Compreso il premio di maggioranza che, in base alla legge elettorale in discussione alla Camera, scatta per chi supera il 42%. Senza quel patto, invece, premio e primato andrebbero al campo progressista. Uno scenario che alcuni a destra stoppano come «prematuro» o sminuiscono come «voto di protesta», ma che impensierisce.

Gli equilibri

Le rilevazioni della società guidata da Nando Pagnoncelli risalgono ai giorni immediatamente successivi al voto, più altre interviste realizzate tra il 26 aprile e il 22 maggio. Confermano che l'onda lunga del referendum sulla giustizia non c'è stata (compensata da un lieve calo dell'astensione) e che il centrodestra ha tenuto. Ma al di là dei sindaci eletti, e in attesa di quelli da consacrare ai ballottaggi il prossimo weekend, il sondaggio pesa i singoli partiti e aggiorna gli equilibri interni. A destra, il bilancio è positivo solo per FdI, unico alleato in salita (+1,4%). Con l'8,2%, FI perde lo 0,8% dei consensi. Al terzo posto resta la Lega, stabile al 5,7%. A tallonarla, però, è la creatura di Vannacci: Futuro Nazionale tocca il 4,8% quasi un punto in meno dal Carroccio.

Il centrosinistra

Senza scossoni è pure lo schieramento opposto: il Pd scende di due punti e si attesta al 20,1%, il movimento di Giuseppe Conte tiene con il 14,5% e Avs sfiora il 7%, senza novità. L'analisi di Pagnoncelli si avventura poi sul 2027, simulando i risultati delle Politiche in termini di seggi sulla base dell'ultima versione dello Stabilicum, la legge elettorale che la maggioranza vorrebbe votare a fine mese, per il primo ok. Allora lo stacco fra le due coalizioni appare minimo (2-3 punti di differenza) ma a spostare l'ago della bilancia sarebbe Futuro Nazionale. Con Vannacci, il centrodestra salirebbe al 47,1% (contro il 44,9 del centrosinistra). Senza, si fermerebbe al 42,3 rispetto al 44,9 degli avversari.

La scelta

Intanto Elly Schlein lo ribadisce: niente Papa straniero. Il leader del fronte progressista verrà scelto dagli elettori, non con un accordo a tavolino.

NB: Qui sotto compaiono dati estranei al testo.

<file path="config.mk">
export PLATFORM = sky130hd
export DESIGN_NAME = multi_stream_shared_queue_top_flat
export DESIGN_NICKNAME = d
export VERILOG_FILES = /design/src/sv/msq_pkg.sv /design/src/sv/msq_if.sv /design/src/sv/msq_ctrl.sv /design/src/sv/msq_dp.sv /design/src/sv/multi_stream_shared_queue_top.sv /design/src/flat_wrapper.sv
export SDC_FILE = /design/constraint.sdc
export NUM_CORES = 2
export LEC_CHECK = 0
export BUFFER_PORTS_ARGS = -buffer_cell sky130_fd_sc_hd__buf_2
export CORE_MARGIN = 10
export CORE_UTILIZATION = 45
export CTS_BUF_LIST = sky130_fd_sc_hd__clkbuf_4
export DETAILED_ROUTE_END_ITERATION = 8
export GPL_ROUTABILITY_DRIVEN = 0
export SYNTH_ARGS = -nofsm -noshare
export SYNTH_HDL_FRONTEND = slang
export SYNTH_SLANG_ARGS = --single-unit
</file>
<file path="constraint.sdc">
create_clock -name clk -period 8.5 [get_ports clk]
set_clock_uncertainty 0.2 [all_clocks]
set_input_delay 0.425 -clock clk [delete_from_list [all_inputs] [get_ports clk]]
set_output_delay 0.425 -clock clk [all_outputs]
set_load 0.05 [all_outputs]
</file>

Le amministrative, con la sconfitta a Venezia, intanto, non hanno mutato le aspettative in casa dem. «È un pareggio», ha detto Schlein, «non certo una vittoria di Meloni». Però, «la sinistra negli anni deve fare una profonda autocritica - ha aggiunto - perché evidentemente se la destra si è tanto rafforzata qualcosa non ha funzionato. Adesso siamo qui per cambiare, per parlare alle persone dei loro problemi concreti quotidiani».